The team also contributed optimizations to vLLM (via PR #38120) that enable:
- Variable-length audio input support
- Fine-grained concurrent encoder execution
- Packed representations for FlashAttention-based decoding
- Minimally-padded convolutional encoder batches
These optimizations deliver a further 2x throughput improvement for production inference, bringing total throughput to roughly 6x real-time under optimal conditions.
How to Get Started
The model is available on HuggingFace right now:
pip install transformers torch
from transformers import AutoModelForSpeechSeq2Seq, AutoProcessor
model = AutoModelForSpeechSeq2Seq.from_pretrained(
"CohereLabs/cohere-transcribe-03-2026"
)
processor = AutoProcessor.from_pretrained(
"CohereLabs/cohere-transcribe-03-2026"
)
For production workloads, Cohere offers the model through their API for free (with rate limits) at dashboard.cohere.com, and through Model Vault for dedicated infrastructure with per-hour pricing.
There is also a HuggingFace Space for quick testing without writing any code: CohereLabs/cohere-transcribe-03-2026.
Known Limitations
Two caveats worth noting:
No code-switching support. The model expects monolingual audio. If your use case involves speakers switching between languages mid-utterance, you will need a different solution or a preprocessing pipeline that segments by language.

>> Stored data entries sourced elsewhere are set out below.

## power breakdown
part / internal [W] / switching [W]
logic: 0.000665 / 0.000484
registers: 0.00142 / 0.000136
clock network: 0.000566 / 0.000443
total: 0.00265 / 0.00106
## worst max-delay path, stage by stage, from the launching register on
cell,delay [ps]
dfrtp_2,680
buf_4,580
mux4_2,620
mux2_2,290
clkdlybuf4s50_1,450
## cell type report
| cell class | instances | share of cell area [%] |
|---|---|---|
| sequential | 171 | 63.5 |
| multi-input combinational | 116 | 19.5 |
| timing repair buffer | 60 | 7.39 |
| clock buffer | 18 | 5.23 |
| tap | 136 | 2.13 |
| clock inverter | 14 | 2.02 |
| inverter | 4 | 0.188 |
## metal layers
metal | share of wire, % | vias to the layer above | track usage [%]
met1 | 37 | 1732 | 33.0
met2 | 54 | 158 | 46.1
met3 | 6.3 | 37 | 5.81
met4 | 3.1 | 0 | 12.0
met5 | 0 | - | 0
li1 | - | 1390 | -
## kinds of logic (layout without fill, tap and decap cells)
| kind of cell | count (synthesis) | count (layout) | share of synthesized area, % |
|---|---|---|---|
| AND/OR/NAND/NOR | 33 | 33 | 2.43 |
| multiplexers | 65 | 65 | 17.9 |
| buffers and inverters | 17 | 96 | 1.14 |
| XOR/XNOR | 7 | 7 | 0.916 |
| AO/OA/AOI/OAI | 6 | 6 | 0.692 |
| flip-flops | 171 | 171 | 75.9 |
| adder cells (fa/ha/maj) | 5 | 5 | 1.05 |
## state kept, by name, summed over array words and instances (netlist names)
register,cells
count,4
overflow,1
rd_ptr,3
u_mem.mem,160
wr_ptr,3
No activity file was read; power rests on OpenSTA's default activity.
`src/rtl/nibble_serial_adder_pkg.sv`:
```
// Shared definitions for the nibble-serial adder: slice width and control state encoding.
package nibble_serial_adder_pkg;

    localparam int NIBBLE_W = 4;

    typedef enum logic [1:0] {
        ST_IDLE = 2'd0,
        ST_RUN  = 2'd1,
        ST_DONE = 2'd2
    } state_t;

endpackage

```
`src/rtl/nibble_serial_adder_add4.sv`:
```
// Purely combinational 4-bit ripple-carry slice built from four one-bit full-adder cells.
module nibble_add4
    import nibble_serial_adder_pkg::*;
(
    input  logic [NIBBLE_W-1:0] x,
    input  logic [NIBBLE_W-1:0] y,
    input  logic                ci,
    output logic [NIBBLE_W-1:0] s,
    output logic                co
);

    logic [NIBBLE_W:0] c;

    assign c[0] = ci;

    for (genvar i = 0; i < NIBBLE_W; i++) begin : g_fa
        assign s[i]   = x[i] ^ y[i] ^ c[i];
        assign c[i+1] = (x[i] & y[i]) | (c[i] & (x[i] ^ y[i]));
    end

    assign co = c[NIBBLE_W];

endmodule

```
`src/rtl/nibble_serial_adder.sv`:
```
// Multi-cycle WIDTH-bit adder: feeds one operand nibble per clock (LSN first) through a
// 4-bit ripple slice, keeping the inter-nibble carry in a register.
module nibble_serial_adder
    import nibble_serial_adder_pkg::*;
#(
    parameter int WIDTH   = 16,
    parameter int NIBBLES = WIDTH / NIBBLE_W
) (
    input  logic             clk,
    input  logic             rst,
    input  logic             in_valid,
    output logic             in_ready,
    input  logic [WIDTH-1:0] a,
    input  logic [WIDTH-1:0] b,
    input  logic             cin,
    output logic             out_valid,
    input  logic             out_ready,
    output logic [WIDTH-1:0] sum,
    output logic             cout,
    output logic             busy
);

    localparam int IDXW = (NIBBLES > 1) ? $clog2(NIBBLES) : 1;

    state_t            state;
    logic [WIDTH-1:0]  a_sh;
    logic [WIDTH-1:0]  b_sh;
    logic [WIDTH-1:0]  res;
    logic [WIDTH-1:0]  res_next;
    logic              carry;
    logic              cout_r;
    logic [IDXW-1:0]   idx;
    logic [NIBBLE_W-1:0] s4;
    logic              c4;

    nibble_add4 u_slice (
        .x  (a_sh[NIBBLE_W-1:0]),
        .y  (b_sh[NIBBLE_W-1:0]),
        .ci (carry),
        .s  (s4),
        .co (c4)
    );

    // New sum nibble enters at the top so the LSN ends up at the bottom after NIBBLES shifts.
    if (WIDTH == NIBBLE_W) begin : g_res_single
        assign res_next = s4;
    end else begin : g_res_shift
        assign res_next = {s4, res[WIDTH-1:NIBBLE_W]};
    end

    always_ff @(posedge clk) begin
        if (rst) begin
            state  <= ST_IDLE;
            a_sh   <= '0;
            b_sh   <= '0;
            res    <= '0;
            carry  <= 1'b0;
            cout_r <= 1'b0;
            idx    <= '0;
        end else begin
            case (state)
                ST_IDLE: begin
                    if (in_valid) begin
                        a_sh  <= a;
                        b_sh  <= b;
                        carry <= cin;
                        idx   <= '0;
                        state <= ST_RUN;
                    end
                end
                ST_RUN: begin
                    res   <= res_next;
                    a_sh  <= a_sh >> NIBBLE_W;
                    b_sh  <= b_sh >> NIBBLE_W;
                    carry <= c4;
                    idx   <= idx + IDXW'(1);
                    if (idx == IDXW'(NIBBLES - 1)) begin
                        cout_r <= c4;
                        state  <= ST_DONE;
                    end
                end
                ST_DONE: begin
                    if (out_ready) begin
                        state <= ST_IDLE;
                    end
                end
                default: state <= ST_IDLE;
            endcase
        end
    end

    // Handshake flags depend only on state (and are held low during reset).
    assign in_ready  = !rst && (state == ST_IDLE);
    assign out_valid = !rst && (state == ST_DONE);
    assign busy      = !rst && ((state == ST_RUN) || (state == ST_DONE));
    assign sum       = res;
    assign cout      = cout_r;

endmodule

```
<file path="src/rtl/riscv_ifetch_buf.sv">
// riscv_ifetch_buf: PC owner, pipelined imem fetch with credit-based instruction FIFO and redirect flush; optional perf counters under RISCV_IFETCH_PERF_EN
module riscv_ifetch_buf #(
  parameter logic [31:0] RESET_PC   = 32'h0000_0000,
  parameter int          FIFO_DEPTH = 4,
  parameter int          CNT_W      = 3
) (
  input  logic             clk,
  input  logic             rst,
  output logic             imem_req_o,
  output logic [31:0]      imem_addr_o,
  input  logic             imem_gnt_i,
  input  logic             imem_rvalid_i,
  input  logic [31:0]      imem_rdata_i,
  input  logic             redirect_i,
  input  logic [31:0]      redirect_pc_i,
  output logic             inst_valid_o,
  input  logic             inst_ready_i,
  output logic [31:0]      inst_o,
  output logic [31:0]      inst_addr_o,
  output logic [CNT_W-1:0] fifo_cnt_o
`ifdef RISCV_IFETCH_PERF_EN
  ,
  output logic [31:0]      perf_fetch_cnt_o,
  output logic [31:0]      perf_drop_cnt_o,
  output logic [31:0]      perf_stall_cnt_o
`endif
);
  localparam int PW = $clog2(FIFO_DEPTH);
  localparam logic [CNT_W:0] LP_DEPTH = (CNT_W+1)'(FIFO_DEPTH);
  logic [31:0]      r_pc;
  logic [CNT_W-1:0] r_inflight;
  logic [CNT_W-1:0] r_drop;
  logic [CNT_W-1:0] r_cnt;
  logic [PW-1:0]    r_wptr;
  logic [PW-1:0]    r_rptr;
  logic [PW-1:0]    r_awptr;
  logic [PW-1:0]    r_arptr;
  logic [31:0]      r_data  [FIFO_DEPTH];
  logic [31:0]      r_iaddr [FIFO_DEPTH];
  logic [31:0]      r_amem  [FIFO_DEPTH];
  logic             w_issue;
  logic             w_rv;
  logic             w_push;
  logic             w_pop;
  logic [CNT_W:0]   w_used;
  logic [CNT_W-1:0] w_inflight_nxt;

  // outputs from head registers, credit check and per-cycle event decode
  always_comb begin
    inst_valid_o   = r_cnt != '0;
    inst_o         = r_data[r_rptr];
    inst_addr_o    = r_iaddr[r_rptr];
    fifo_cnt_o     = r_cnt;
    imem_addr_o    = r_pc;
    w_used         = {1'b0, r_cnt} + {1'b0, r_inflight};
    imem_req_o     = !rst && !redirect_i && (w_used < LP_DEPTH);
    w_issue        = imem_req_o && imem_gnt_i;
    w_rv           = imem_rvalid_i && (r_inflight != '0);
    w_push         = w_rv && (r_drop == '0) && !redirect_i;
    w_pop          = inst_valid_o && inst_ready_i;
    w_inflight_nxt = r_inflight + CNT_W'(w_issue) - CNT_W'(w_rv);
  end

  // PC, outstanding requests and responses still owed to the discard path
  always_ff @(posedge clk)
    if (rst) begin
      r_pc       <= RESET_PC;
      r_inflight <= '0;
      r_drop     <= '0;
    end else begin
      r_inflight <= w_inflight_nxt;
      r_pc       <= redirect_i ? {redirect_pc_i[31:2], 2'b00} : w_issue ? r_pc + 32'd4 : r_pc;
      r_drop     <= redirect_i ? w_inflight_nxt : (w_rv && r_drop != '0) ? r_drop - CNT_W'(1) : r_drop;
    end

  // issue-address queue pairing each response with its request; survives redirect so dropped responses stay aligned
  always_ff @(posedge clk)
    if (rst) begin
      r_awptr <= '0;
      r_arptr <= '0;
      for (int i = 0; i < FIFO_DEPTH; i++) r_amem[i] <= '0;
    end else begin
      if (w_issue) begin
        r_amem[r_awptr] <= r_pc;
        r_awptr         <= r_awptr + PW'(1);
      end
      if (w_rv) r_arptr <= r_arptr + PW'(1);
    end

  // instruction FIFO; redirect empties it regardless of same-cycle push or pop
  always_ff @(posedge clk)
    if (rst) begin
      r_wptr <= '0;
      r_rptr <= '0;
      r_cnt  <= '0;
      for (int i = 0; i < FIFO_DEPTH; i++) begin
        r_data[i]  <= '0;
        r_iaddr[i] <= '0;
      end
    end else if (redirect_i) begin
      r_wptr <= '0;
      r_rptr <= '0;
      r_cnt  <= '0;
    end else begin
      if (w_push) begin
        r_data[r_wptr]  <= imem_rdata_i;
        r_iaddr[r_wptr] <= r_amem[r_arptr];
        r_wptr          <= r_wptr + PW'(1);
      end
      if (w_pop) r_rptr <= r_rptr + PW'(1);
      r_cnt <= r_cnt + CNT_W'(w_push) - CNT_W'(w_pop);
    end

`ifdef RISCV_IFETCH_PERF_EN
  logic [31:0] r_perf_fetch;
  logic [31:0] r_perf_drop;
  logic [31:0] r_perf_stall;
  assign perf_fetch_cnt_o = r_perf_fetch;
  assign perf_drop_cnt_o  = r_perf_drop;
  assign perf_stall_cnt_o = r_perf_stall;

  // saturating event counters: pushes, discarded responses, decode starved
  always_ff @(posedge clk)
    if (rst) begin
      r_perf_fetch <= '0;
      r_perf_drop  <= '0;
      r_perf_stall <= '0;
    end else begin
      if (w_push && r_perf_fetch != '1) r_perf_fetch <= r_perf_fetch + 32'd1;
      if (w_rv && !w_push && r_perf_drop != '1) r_perf_drop <= r_perf_drop + 32'd1;
      if (inst_ready_i && !inst_valid_o && r_perf_stall != '1) r_perf_stall <= r_perf_stall + 32'd1;
    end
`endif
endmodule
</file>
<file path="config.mk">
export PLATFORM = sky130hd
export DESIGN_NAME = riscv_ifetch_buf
export DESIGN_NICKNAME = d
export VERILOG_FILES = /design/src/rtl/riscv_ifetch_buf.sv
export SDC_FILE = /design/constraint.sdc
export NUM_CORES = 1
export LEC_CHECK = 0
export BUFFER_PORTS_ARGS = -buffer_cell sky130_fd_sc_hd__buf_2
export CAP_MARGIN = 30
export CORE_UTILIZATION = 50
export CTS_BUF_LIST = sky130_fd_sc_hd__clkbuf_4 sky130_fd_sc_hd__clkbuf_8
export CTS_CLUSTER_SIZE = 16
export DETAILED_ROUTE_END_ITERATION = 6
export GPL_TIMING_DRIVEN = 1
export PLACE_DENSITY = 0.69
export SETUP_SLACK_MARGIN = 0.02
export SYNTH_ARGS = -nofsm -noshare
export SYNTH_HDL_FRONTEND = slang
export SYNTH_SLANG_ARGS = --single-unit
</file>
<file path="constraint.sdc">
create_clock -name clk -period 10.3 [get_ports clk]
set_input_delay 1.03 -clock clk [delete_from_list [all_inputs] [get_ports clk]]
set_output_delay 1.03 -clock clk [all_outputs]
set_load 0.02 [all_outputs]
</file>
# ---- Word level (Yosys, flattened, before mapping)
# Memories as Yosys holds them, arrays and structs flattened. A register that Yosys moved wholly into a read port is not among the register bits.
# Cells that the tools add are included.
dict set report totals {
  memories 3
  romBits 0
  latchBits 0
  output_inout_bits 101
  ram_bits 384
  word_cells 72
  register_bits 49
  in_bits 70
}
dict set report op_classes {
  reduce_logical 20
  n_div 0
  n_addsub 11
  bitwise 0
  mul 0
  magnitude_cmp 1
  eq_ne 0
  muxes 28
  shifts 0
}
# name words word_bits read_ports rd_ports_with_merged_regs write_ports line_no
set mem_list {}
lappend mem_list {r_amem 4 32 1 1 4 40} ;# logic [31:0] r_amem [FIFO_DEPTH];
lappend mem_list {r_data 4 32 1 1 4 38} ;# logic [31:0] r_data [FIFO_DEPTH];
lappend mem_list {r_iaddr 4 32 1 1 4 39} ;# logic [31:0] r_iaddr [FIFO_DEPTH];
# cell n
set ops {}
lappend ops {{2-to-1 mux 32 bit} 5}
lappend ops {{OR reduction 32 bit} 3}
lappend ops {{adder 32 x 3 -> 32 bit, second input constant} 1}
lappend ops {{2-to-1 mux 2 bit} 9}
lappend ops {{2-to-1 mux 1 bit} 12}
lappend ops {{nonzero test 3 bit} 3}
lappend ops {{adder 2 x 1 -> 2 bit, second input constant} 4}
lappend ops {{logical AND 1 bit} 8}
lappend ops {{adder 3 x 1 -> 3 bit} 2}
lappend ops {{2-to-1 mux 3 bit} 2}
lappend ops {{subtractor 3 x 1 -> 3 bit} 2}
lappend ops {{adder 3 x 3 -> 4 bit} 1}
lappend ops {{less-than comparator 4 x 3 -> 1 bit, second input constant} 1}
lappend ops {{nonzero test 2 bit} 2}
lappend ops {{logical NOT 3 bit} 1}
lappend ops {{subtractor 3 x 1 -> 3 bit, second input constant} 1}
lappend ops {{logical NOT 1 bit} 2}
lappend ops {{OR reduction 2 bit} 1}

# ---- Depth between registers and ports, before layout
# Gate-level depths: netlist of the first run.
dict set report depth {
  word_depth 10
  ltp_mapped 14
  mapped_depth_nobuf 12
}

# ---- Worst setup path before layout of the first run
# OpenSTA, ideal clock, no wires.
dict set report synth_timing {
  path_type {input-to-reg}
  from {in imem_rvalid_i}
  to {mem r_data[1][0] (enable)}
  path_slack_ns 5.237
  path_stages 4
  arrival_time_ns 4.569
  cell_sequence {o31ai_1 -> nor3_1 -> inv_1 -> o21bai_1}
}
# item line_no
set synth_rtl {}
lappend synth_rtl {{start: declaration} 12} ;# input logic imem_rvalid_i,
lappend synth_rtl {{end: declaration} 38}

==> impl_metrics.prom, run 1 <==
# TYPE chip_impl_metric gauge
chip_impl_metric{name="pin_count",unit=""} 171
chip_impl_metric{name="maxSlewHeadroom",unit="%"} 33.52
chip_impl_metric{name="number_of_hold_violations_in_the_final_report",unit=""} 0
chip_impl_metric{name="count_of_clock_tree_sinks",unit=""} 419
chip_impl_metric{name="ant_nets",unit=""} 0
chip_impl_metric{name="layout-drive-gt1-share",unit="%"} 27.97
chip_impl_metric{name="power.density_cell_area",unit="nW/µm²"} 195.9
chip_impl_info{name="rsz0062_at_grt",value="false"} 1
chip_impl_metric{name="worst-slew-pin-transition",unit="ns"} 0.9972
chip_impl_metric{name="initialDrtViolationCount",unit=""} 807
chip_impl_metric{name="wl_per_cell",unit="µm"} 20.44
chip_impl_metric{name="route.detailed.drc",unit=""} 0
chip_impl_metric{name="placementRows",unit=""} 69
chip_impl_metric{name="fmax",unit="MHz"} 245.7
chip_impl_info{name="clock-root-buffer",value="sky130_fd_sc_hd__clkbuf_8"} 1
chip_impl_metric{name="syn_area",unit="µm²"} 18410
chip_impl_metric{name="syn_avg_cell_area",unit="µm²"} 14.42
chip_impl_metric{name="die_h",unit="µm"} 193.9
chip_impl_metric{name="design.die.area",unit="µm²"} 37590
chip_impl_metric{name="num-nets-final",unit=""} 1531
chip_impl_metric{name="area_growth",unit="%"} 15.06
chip_impl_metric{name="drv_slew",unit=""} 0
chip_impl_metric{name="cellInternalPower",unit="mW"} 3.077
chip_impl_metric{name="finalCriticalPeriod",unit="ns"} 4.069
chip_impl_metric{name="synthArstFlopShare",unit="%"} 0
chip_impl_metric{name="clock_power_share",unit="%"} 37.3
chip_impl_info{name="hold_path_class",value="reg -> reg"} 1
chip_impl_metric{name="critPathRequiredTime",unit="ns"} 10.53
chip_impl_metric{name="placement.setup.worst_slack",unit="ns"} 5.576
chip_impl_metric{name="detail_route.wirelength",unit="µm"} 40200
chip_impl_metric{name="number_of_instances_in_the_synthesized_netlist",unit=""} 1277
chip_impl_metric{name="critical_path_peak_fanout",unit=""} 51
chip_impl_metric{name="final.setup.worst_slack",unit="ns"} 6.231
chip_impl_info{name="cp-end-kind",value="register"} 1
chip_impl_metric{name="critical_path_arrival",unit="ns"} 4.30
chip_impl_metric{name="grt_util_all_layers",unit="%"} 22.01
chip_impl_metric{name="fillCellCount",unit=""} 2836
chip_impl_metric{name="floorplan.initialDensity",unit="%"} 51.26
chip_impl_info{name="timing.critical_path.from_type",value="input pin"} 1
chip_impl_metric{name="p_leak",unit="nW"} 8.250
chip_impl_metric{name="grt_max_degree",unit=""} 96
chip_impl_metric{name="dp_hpwl",unit="µm"} 22630
chip_impl_metric{name="worst_ir_drop_vdd",unit="µV"} 120.7
chip_impl_metric{name="layout_worst_path_cycle_share",unit="%"} 39.51
chip_impl_metric{name="finalHoldWorstSlack",unit="ns"} 0.5452
chip_impl_metric{name="synth_enable_flop_cells",unit=""} 368
chip_impl_metric{name="report.final.setup_viol",unit=""} 0
chip_impl_metric{name="switching_power",unit="mW"} 1.072
chip_impl_metric{name="yosysSeqAreaShare",unit="%"} 65.57
chip_impl_info{name="run_status",value="completed"} 1
chip_impl_metric{name="vias",unit=""} 10950
chip_impl_metric{name="finClkSkew",unit="ns"} 0.04537
chip_impl_metric{name="antenna_found_initial",unit=""} 1
chip_impl_info{name="cts_tree",value="built"} 1
chip_impl_metric{name="cts_resized",unit=""} 0
chip_impl_metric{name="gpl.final_weighted_congestion",unit=""} 0.8100
chip_impl_metric{name="synth_seq_cells",unit=""} 419
chip_impl_metric{name="synth.yosys.warnings",unit=""} 0
chip_impl_metric{name="cts_max_path_buffers",unit=""} 3
chip_impl_metric{name="drv_cap",unit=""} 0
chip_impl_metric{name="cts.htree.levels",unit=""} 3
chip_impl_metric{name="sequential_power_share",unit="%"} 49.1
chip_impl_metric{name="drt_first_pass_iters",unit=""} 5
chip_impl_metric{name="drt-vias-per-instance",unit=""} 5.567
chip_impl_metric{name="postCtsHoldBufs",unit=""} 0
chip_impl_info{name="path_class",value="in -> reg"} 1
chip_impl_metric{name="io_buffers",unit=""} 164
chip_impl_metric{name="finalSetupTns",unit="ns"} 0
chip_impl_info{name="yosys_most_used_dff",value="sky130_fd_sc_hd__edfxtp_1"} 1
chip_impl_metric{name="library_cells_used_by_synthesis",unit=""} 59
chip_impl_metric{name="die-width",unit="µm"} 193.9
chip_impl_metric{name="power.switching_fraction",unit="%"} 25.84
chip_impl_metric{name="combinationalPowerShare",unit="%"} 13.6
chip_impl_metric{name="clk_latency",unit="ns"} 0.63
chip_impl_metric{name="aggregate_global_routing_overflow",unit=""} 0
chip_impl_metric{name="clk_pin_slew_worst_paths",unit="ns"} 0.06
chip_impl_metric{name="first_global_vias",unit=""} 11530
chip_impl_metric{name="core",unit="µm²"} 35910
chip_impl_metric{name="cts.repair_timing.setup_buffer_count",unit=""} 0
chip_impl_metric{name="first_pass_grt_wire_length",unit="µm"} 63690
chip_impl_metric{name="cts_buffers",unit=""} 72
==> state kept, by name (all words and copies together) (netlist names), named ones only <==
register,cells
r_data,128
r_amem,120
r_iaddr,120
imem_addr_o,30
fifo_cnt_o,3
r_drop,3
r_inflight,3
r_arptr,2
r_awptr,2
r_rptr,2
r_wptr,2
==> layer usage <==
metal	GRT usage, %	vias up	part of all wire (%)
li1	-	5048	-
met2	35.81	383	49
met4	7.290	0	1.7
met5	0	-	0
met3	4.105	64	6.2
met1	30.08	5455	43
==> cell families (layout without fill, tap and decap cells) <==
kind of cell / Yosys count / after routing / share of synthesized area [%]
muxes: 96 / 96 / 11.49
and+or+nand+nor: 527 / 527 / 15.92
AOI/OAI and AO/OA: 70 / 70 / 2.359
adders and majority gates: 11 / 11 / 0.8292
xor gates and xnor gates: 19 / 19 / 0.9040
other: 1 / 5 / 0.02037
buffers and inverters: 134 / 359 / 2.909
DFF: 419 / 419 / 65.57
==> stage by stage <==
step / cell area, µm² / power [mW] / std cells / util (%)
finish: 21180 / 4.149 / 1967 / 58.98
global route: 21180 / 4.320 / 1967 / 58.98
CTS: 21150 / 4.192 / 1965 / 58.89
detailed placement: 19670 / 2.643 / 1836 / 54.78
global placement: 19650 / 2.627 / 1835 / 54.72
floorplan: 18420 / 2.445 / 1280 / -
==> layout make-up <==
| type | count | area, µm² | area share, % |
|---|---|---|---|
| clock buffers | 99 | 1225 | 5.783 |
| inverters | 46 | 172.7 | 0.8152 |
| multi-input cells | 727 | 5869 | 27.71 |
| flip-flops and latches | 419 | 12080 | 57.03 |
| clock inverters | 30 | 252.7 | 1.193 |
| diodes | 1 | 2.502 | 0.01181 |
| well taps | 461 | 576.8 | 2.723 |
| repair buffers | 184 | 1003 | 4.737 |
==> worst max-delay path: stages <==
cell	delay (ns)
sky130_fd_sc_hd__buf_2	0.09
sky130_fd_sc_hd__buf_4	0.30
sky130_fd_sc_hd__or3_4	0.45
sky130_fd_sc_hd__nor3_4	0.15
sky130_fd_sc_hd__buf_4	0.50
sky130_fd_sc_hd__inv_2	0.46
sky130_fd_sc_hd__nor3_4	0.21
sky130_fd_sc_hd__buf_4	0.32
sky130_fd_sc_hd__or2_2	0.73
==> worst paths after layout <==
| check | startpoint | slack (ns) | cells past startpoint | endpoint |
|---|---|---|---|---|
| min | r_rptr[1] | 0.55 | 2 | r_rptr[1] |
| min reg2reg | r_rptr[1] | 0.55 | 2 | r_rptr[1] |
| max reg2reg | fifo_cnt_o[2] | 6.35 | 8 | r_amem[0][10] |
| max | rst | 6.23 | 9 | r_amem[0][10] |
==> Yosys cell counts (all sizes together), types with 4 or more instances <==
| library cell | count | share of area (%) |
|---|---|---|
| nand3 | 18 | 0.52 |
| inv | 45 | 0.92 |
| a211oi | 5 | 0.20 |
| nor3 | 12 | 0.39 |
| nand4 | 15 | 0.54 |
| nor2 | 96 | 2.0 |
| and2 | 240 | 8.2 |
| a22oi | 4 | 0.16 |
| or2 | 7 | 0.24 |
| or3 | 7 | 0.27 |
| xor2 | 7 | 0.33 |
| nand2 | 66 | 1.3 |
| and3 | 38 | 1.3 |
| mux4 | 92 | 11 |
| xnor2 | 12 | 0.57 |
| buf | 23 | 0.64 |
| dfxtp | 51 | 5.5 |
| edfxtp | 368 | 60 |
| a31oi | 15 | 0.51 |
| clkbuf | 65 | 1.3 |
| ha | 9 | 0.61 |
| o21ai | 13 | 0.35 |
| a21oi | 20 | 0.54 |
| nor4 | 11 | 0.49 |
==> cells in the final DEF, fill, tap and decap left out, types with 6 or more instances in the layout <==
master	Yosys	final
sky130_fd_sc_hd__inv_1	44	44
sky130_fd_sc_hd__buf_2	13	164
sky130_fd_sc_hd__ha_1	9	9
sky130_fd_sc_hd__clkbuf_4	0	22
sky130_fd_sc_hd__o21ai_0	13	13
sky130_fd_sc_hd__nand2_1	66	66
sky130_fd_sc_hd__and2_1	240	240
sky130_fd_sc_hd__nand4_1	14	14
sky130_fd_sc_hd__nor2_1	96	94
sky130_fd_sc_hd__xor2_1	7	7
sky130_fd_sc_hd__a21oi_1	20	20
sky130_fd_sc_hd__mux4_2	92	92
sky130_fd_sc_hd__clkbuf_8	0	77
sky130_fd_sc_hd__edfxtp_1	368	368
sky130_fd_sc_hd__buf_4	4	18
sky130_fd_sc_hd__or3_1	6	6
sky130_fd_sc_hd__dfxtp_1	51	47
sky130_fd_sc_hd__nor4_1	9	8
sky130_fd_sc_hd__nand3_1	17	17
sky130_fd_sc_hd__a31oi_1	15	15
sky130_fd_sc_hd__nor3_1	11	9
sky130_fd_sc_hd__clkinv_1	1	16
sky130_fd_sc_hd__and3_1	38	38
sky130_fd_sc_hd__or2_2	6	6
sky130_fd_sc_hd__xnor2_1	12	12
==> power by group through the flow <==
stage	Clock [mW]	Combinational [mW]	Sequential, mW
2_1_floorplan	0	0.395	2.05
3_3_place_gp	0	0.561	2.07
3_5_place_dp	0	0.570	2.07
4_1_cts	1.58	0.572	2.04
5_1_grt	1.65	0.614	2.05
6_report	1.55	0.564	2.04
Power figures use the tool's default switching activity.
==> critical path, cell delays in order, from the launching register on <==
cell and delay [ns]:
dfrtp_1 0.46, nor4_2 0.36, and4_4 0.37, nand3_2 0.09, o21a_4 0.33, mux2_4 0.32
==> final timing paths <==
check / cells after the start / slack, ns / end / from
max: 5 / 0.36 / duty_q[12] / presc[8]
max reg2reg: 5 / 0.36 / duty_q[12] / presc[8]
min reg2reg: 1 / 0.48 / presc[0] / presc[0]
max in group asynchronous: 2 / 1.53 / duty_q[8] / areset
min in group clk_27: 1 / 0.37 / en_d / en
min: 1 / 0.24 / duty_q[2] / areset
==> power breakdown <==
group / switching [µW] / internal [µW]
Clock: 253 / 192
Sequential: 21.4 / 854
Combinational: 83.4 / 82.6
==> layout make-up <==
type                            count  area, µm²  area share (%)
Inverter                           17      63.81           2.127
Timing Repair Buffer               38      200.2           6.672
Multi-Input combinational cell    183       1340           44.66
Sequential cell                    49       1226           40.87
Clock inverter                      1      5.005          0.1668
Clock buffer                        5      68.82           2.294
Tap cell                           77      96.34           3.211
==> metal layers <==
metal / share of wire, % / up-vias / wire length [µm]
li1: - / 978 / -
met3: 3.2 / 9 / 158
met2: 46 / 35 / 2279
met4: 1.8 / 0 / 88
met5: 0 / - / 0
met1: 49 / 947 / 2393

Hallucination on non-speech sounds. Like most ASR models, Transcribe can hallucinate text when processing silence, music, or ambient noise. Cohere recommends running a Voice Activity Detection (VAD) or noise gate as a preprocessing step to filter non-speech segments before feeding audio to the model.
Why This Matters
The ASR landscape has been dominated by OpenAI Whisper since its release, largely because nothing else combined open weights with competitive accuracy. Cohere Transcribe changes that equation: it is 28% more accurate, 3x faster, supports 14 languages, and ships under the same Apache 2.0 license that makes Whisper easy to deploy.
For teams building meeting transcription, call center analytics, podcast indexing, or accessibility tools, this is a drop-in upgrade. The architecture is efficient enough to run on consumer-grade hardware, and Cohere's vLLM optimizations mean you can serve it at scale without exotic infrastructure.
The Bottom Line
Cohere Transcribe is the new default recommendation for open-source speech recognition. It beats Whisper Large v3 on accuracy by a wide margin, runs significantly faster, and costs nothing to use under Apache 2.0. The only real gaps — code-switching and non-speech hallucination — are well-documented and manageable with standard preprocessing. If you are still building on Whisper, it is time to benchmark Transcribe against your workload.